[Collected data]
$ cat src/hdl/assert_macros.svh
// Assertion shorthands for the 3x3 median filter.
// Needs a signal named clock and a signal named reset in the including scope.
`ifndef ASSERT_MACROS_SVH
`define ASSERT_MACROS_SVH

// The expression must hold at every clock edge outside reset.
`define ASSERT_HOLDS(label, expr, msg) \
   label: assert property (@(posedge clock) disable iff (reset) (expr)) else $error(msg);

// Whenever the first expression holds, the second holds in the same cycle.
`define ASSERT_IMPLIES(label, ante, cons, msg) \
   label: assert property (@(posedge clock) disable iff (reset) (ante) |-> (cons)) \
      else $error(msg);

`endif

$ cat src/hdl/mf3_pkg.sv
// Shared types and constants of the 3x3 median filter.
// No dependencies; used by mf3_median and median_filter_3x3_rgb.
package mf3_pkg;

   // Frame geometry limits and derived index widths.
   localparam int MAX_WIDTH  = 1024;
   localparam int MAX_HEIGHT = 4096;
   localparam int COL_W      = $clog2(MAX_WIDTH);
   localparam int ROW_W      = $clog2(MAX_HEIGHT);

   // Configuration port.
   localparam int FW_W       = 11;
   localparam int FH_W       = 13;
   localparam int CSR_IDX_W  = 1;
   localparam int CSR_DATA_W = 13;

   localparam logic [CSR_IDX_W-1:0] CSR_FRAME_WIDTH  = 1'b0;
   localparam logic [CSR_IDX_W-1:0] CSR_FRAME_HEIGHT = 1'b1;

   localparam logic [FW_W-1:0] FRAME_WIDTH_RESET  = 11'd640;
   localparam logic [FH_W-1:0] FRAME_HEIGHT_RESET = 13'd480;

   // Item kinds on the input channel.
   localparam logic MODE_PIXEL = 1'b0;
   localparam logic MODE_FLUSH = 1'b1;

   typedef logic [7:0] chan_type;

   // Channel 0 (blue) sits in the low byte.
   typedef struct packed {
      chan_type red;
      chan_type green;
      chan_type blue;
   } pixel_type;

   typedef struct packed {
      logic     mode;
      chan_type blue_in;
      chan_type green_in;
      chan_type red_in;
   } req_type;

   typedef struct packed {
      chan_type blue_out;
      chan_type green_out;
      chan_type red_out;
      logic     frame_done;
   } rsp_type;

   // Load strobes for the two stages of the median unit.
   typedef struct packed {
      logic load_sort;
      logic load_median;
   } med_en_type;

endpackage

$ cat src/hdl/mf3_median.sv
// Two-stage median of nine 8-bit values for one color channel.
// Depends on mf3_pkg for chan_type and med_en_type.
module mf3_median import mf3_pkg::*; (
   input  logic            clock,
   input  med_en_type      en,
   input  chan_type [8:0]  taps,
   output chan_type        median
);

   chan_type [2:0] lo_ff;
   chan_type [2:0] mid_ff;
   chan_type [2:0] hi_ff;
   chan_type       median_ff;

   function automatic chan_type min3(input chan_type a, input chan_type b, input chan_type c);
      chan_type m;
      m = (a < b) ? a : b;
      return (m < c) ? m : c;
   endfunction

   function automatic chan_type max3(input chan_type a, input chan_type b, input chan_type c);
      chan_type m;
      m = (a > b) ? a : b;
      return (m > c) ? m : c;
   endfunction

   function automatic chan_type med3(input chan_type a, input chan_type b, input chan_type c);
      chan_type m;
      if (a > b) begin
         m = (b > c) ? b : ((a > c) ? c : a);
      end else begin
         m = (a > c) ? a : ((b > c) ? c : b);
      end
      return m;
   endfunction

   // First stage: sort each column of three taps.
   always_ff @(posedge clock) begin
      if (en.load_sort) begin
         for (int t = 0; t < 3; t++) begin
            lo_ff[t]  <= min3(taps[3*t], taps[3*t+1], taps[3*t+2]);
            mid_ff[t] <= med3(taps[3*t], taps[3*t+1], taps[3*t+2]);
            hi_ff[t]  <= max3(taps[3*t], taps[3*t+1], taps[3*t+2]);
         end
      end
   end

   // Second stage: the median of nine is the median of the largest minimum,
   // the middle median and the smallest maximum.
   always_ff @(posedge clock) begin
      if (en.load_median) begin
         median_ff <= med3(max3(lo_ff[0], lo_ff[1], lo_ff[2]),
                           med3(mid_ff[0], mid_ff[1], mid_ff[2]),
                           min3(hi_ff[0], hi_ff[1], hi_ff[2]));
      end
   end

   assign median = median_ff;

endmodule

$ cat config.mk
export PLATFORM = sky130hd
export DESIGN_NAME = mf3_median
export DESIGN_NICKNAME = d
export VERILOG_FILES = /design/src/hdl/assert_macros.svh /design/src/hdl/mf3_pkg.sv /design/src/hdl/mf3_median.sv
export SDC_FILE = /design/constraint.sdc
export NUM_CORES = 1
export LEC_CHECK = 0
export ABC_AREA = 1
export BUFFER_PORTS_ARGS = -buffer_cell sky130_fd_sc_hd__buf_2
export CORE_ASPECT_RATIO = 0.5
export CORE_MARGIN = 2
export CORE_UTILIZATION = 45
export CTS_CLUSTER_SIZE = 10
export DETAILED_ROUTE_END_ITERATION = 16
export GPL_ROUTABILITY_DRIVEN = 0
export PLACE_DENSITY_LB_ADDON = 0.08
export SLEW_MARGIN = 25
export SYNTH_ARGS = -nofsm -noshare
export SYNTH_HDL_FRONTEND = slang
export SYNTH_SLANG_ARGS = --single-unit
$ cat constraint.sdc
create_clock -name clock -period 13.7 [get_ports clock]
set_clock_uncertainty 0.1 [all_clocks]
set_input_delay 0.685 -clock clock [delete_from_list [all_inputs] [get_ports clock]]
set_output_delay 0.685 -clock clock [all_outputs]
set_load 0.1 [all_outputs]
==> impl_metrics.yaml <==
cells_and_area:
  num-fill-cells: 2310
  final_nets: 1826
  post-route-cell-area_um2: 11600
  diodes: 0
  drive_gt1_frac: 0.0942
  fin_cells: 1868
  area_growth_pct: 9.22
grt:
  grt_pass1_wl_um: 48300
  grt_pass1_vias: 9261
  grt_usage: 0.243
  grt_max_degree: 73
  grt_overflow: 0
  antenna_found_initial: 0
routing:
  drc: 0
  vias_per_cell: 5.46
  drtPass1Iterations: 5
  ant_nets: 0
  drt-initial-drc-count: 909
  drt-total-wl_um: 30300
  wl_per_cell_um: 16.2
  via_count: 10200
hold_path:
  hold_path_class: "in -> reg"
synth:
  synthFlopType: "edfxtp_1"
  syn_area_um2: 10600
  synth_area_leader_cell: "ha_1"
  async_flop_share: 0
  synth_enable_flop_cells: 80
  synth.top_cells.by_area: "ha_1, edfxtp_1, nand2_1, inv_1, o21ai_0"
  syn_nets: 1766
  yosysSeqAreaShare: 0.227
  synth_warnings: 0
  syn_area_per_cell_um2: 7.08
  yosysTopAreaCellShare: 0.230
  synth_cell_type_count: 36
  ys_ff_latch: 80
  syn_inst: 1496
place:
  dp.cells: 1852
  io_buffers: 82
  dp_hpwl_um: 24600
  place_ws_ps: 8130
  postPlaceCellArea_um2: 11300
floorplanning:
  die_height_um: 112
  initial_core_util: 0.461
  rows: 39
  io_pins: 83
  dieArea_um2: 24900
  fp.dieW_um: 221
  core_area_um2: 23000
power:
  p_int_uw: 1040
  swShare: 0.540
  power.density_nw_per_um2: 196
  p_leak_uw: 0.00586
  power_switching_uw: 1230
  ir_drop_v: 0.000152
  share_seq_of_total_power: 0.177
  p_clk_frac: 0.108
  p_comb_frac: 0.715
worst_setup_path:
  critPathArrivalTime_ps: 5690
  critPathRequiredTime_ps: 13700
  cp_max_fo: 20
  crit_path_start_kind: "register"
  path_class: "reg -> reg"
  worstSetupEndpointType: "register"
clock_network:
  numClockSinks: 80
  clock_latency_ps: 340
  cts_resized: 0
  htree_levels: 3
  cts_tree: "built"
  cts_root_buf: "clkbuf_16"
  cts_setup_buffers: 0
  ctsLongestPathBuffers: 2
  cts-buffers-inserted: 9
  hold_buffers: 0
  clk_pin_slew_worst_paths_ps: 60
flow_run:
  max-cap-violations: 0
run_status:
  status: "complete, no violations"
timing:
  min_period_over_period: 0.415
  setup_viol: 0
  drv_slew: 0
  relSlewSlack: 0.353
  fmax_mhz: 176
  fin_ws_ps: 8010
  grt_setup_unrepaired: "no"
  fin_crit_ps: 5690
  worstMarginPinSlew_ps: 968
  fin_setup_tns_ps: 0
  hold_viol: 0
==> worst paths after layout <==
kind              slack (ps)         to  depth (start not counted)       from
setup reg to reg        8010  median[2]                         26   hi_ff[5]
hold reg to reg          800  median[1]                          6  hi_ff[17]
hold / removal           530  lo_ff[20]                          3   taps[68]
setup / recovery        8010  median[2]                         26   hi_ff[5]
==> layer usage <==
metal / part of all wire / wire (um) / global-route usage
met5: 0 / 0 / 0
met4: 0.014 / 431 / 0.0582
met3: 0.050 / 1510 / 0.0262
met2: 0.43 / 12900 / 0.379
met1: 0.51 / 15500 / 0.360
==> cells by family (layout without fill, tap and decap cells) <==
logic type,Yosys count,after routing,synth area share
buffers and inverters,266,331,0.0979
DFF,80,80,0.227
AOI/OAI and AO/OA,375,375,0.216
adders and majority gates,195,195,0.230
and+or+nand+nor,580,580,0.229
==> sequential cells by signal, summed over array words and instances (netlist names) <==
name / flops
hi_ff: 24
mid_ff: 24
lo_ff: 24
median: 8
==> final cells by class <==
cell class,count,area [um^2],share of cell area
Multi-Input combinational cell,1150,7170,0.620
Clock inverter,7,78.8,0.00681
Clock buffer,9,225,0.0195
Tap cell,307,384,0.0332
Sequential cell,80,2400,0.208
Timing Repair Buffer,89,463,0.0400
Inverter,226,848,0.0733
==> cell usage after synthesis (13+ instances only) <==
library cell	count
o21ai_1	13
o32ai_1	24
nand3_1	90
nand2_1	329
nor2_1	122
o21ai_0	132
nand2_2	16
o211ai_1	23
a21oi_1	97
clkbuf_1	26
a211oi_1	58
ha_1	195
edfxtp_1	80
inv_1	226
==> worst max-delay path, cell delays in order (launching register included) <==
cell and delay (ps):
edfxtp_1 400, ha_1 320, a21oi_1 160, o21a_1 170, nand2_2 180, o21ai_0 290
ha_1 300, a21oi_1 160, nor2_1 60, a211oi_2 510, nand2_4 160, nand2_1 130
nand2_1 80, ha_1 280, inv_1 50, nor2_1 80, nor2_1 40, o21ai_0 130
nand2_1 60, a21boi_1 770, inv_1 510, o21ai_0 210, inv_1 60, nand2_1 60
nand2_1 40, nand2_1 60, inv_1 30
==> metrics by stage <==
stage | util | total power [uW] | hold WS, ps
global route | 0.503 | 2520 | 551
floorplan | - | 1630 | 610
detailed placement | 0.490 | 2010 | 760
finish | 0.503 | 2270 | 534
CTS | 0.503 | 2260 | 525
global placement | 0.490 | 1970 | 769
==> power groups by stage <==
| stage | clock network (uW) | logic, uW | registers (uW) |
|---|---|---|---|
| after floorplan | 0 | 1150 | 481 |
| after global placement | 0 | 1560 | 405 |
| after detailed placement | 0 | 1600 | 405 |
| after CTS | 253 | 1610 | 402 |
| after global routing | 262 | 1860 | 407 |
| final | 246 | 1620 | 401 |
==> cell usage in the layout (no fill, tap or decap), drive strengths merged, types with 26 or more instances in the layout <==
| cell | n |
|---|---|
| nand3 | 90 |
| buf | 89 |
| inv | 229 |
| edfxtp | 80 |
| o211ai | 26 |
| ha | 195 |
| a21oi | 99 |
| nor2 | 123 |
| nand2 | 348 |
| a211oi | 59 |
| o21ai | 154 |
(Power assumes the default switching activity.)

[Your goal]: After locating the line with "chan_type green_out;" above, return that line and every later line through the one with "chan_type [2:0] hi_ff;", word for word and with nothing else.

[Written response]:
      chan_type green_out;
      chan_type red_out;
      logic     frame_done;
   } rsp_type;

   // Load strobes for the two stages of the median unit.
   typedef struct packed {
      logic load_sort;
      logic load_median;
   } med_en_type;

endpackage

$ cat src/hdl/mf3_median.sv
// Two-stage median of nine 8-bit values for one color channel.
// Depends on mf3_pkg for chan_type and med_en_type.
module mf3_median import mf3_pkg::*; (
   input  logic            clock,
   input  med_en_type      en,
   input  chan_type [8:0]  taps,
   output chan_type        median
);

   chan_type [2:0] lo_ff;
   chan_type [2:0] mid_ff;
   chan_type [2:0] hi_ff;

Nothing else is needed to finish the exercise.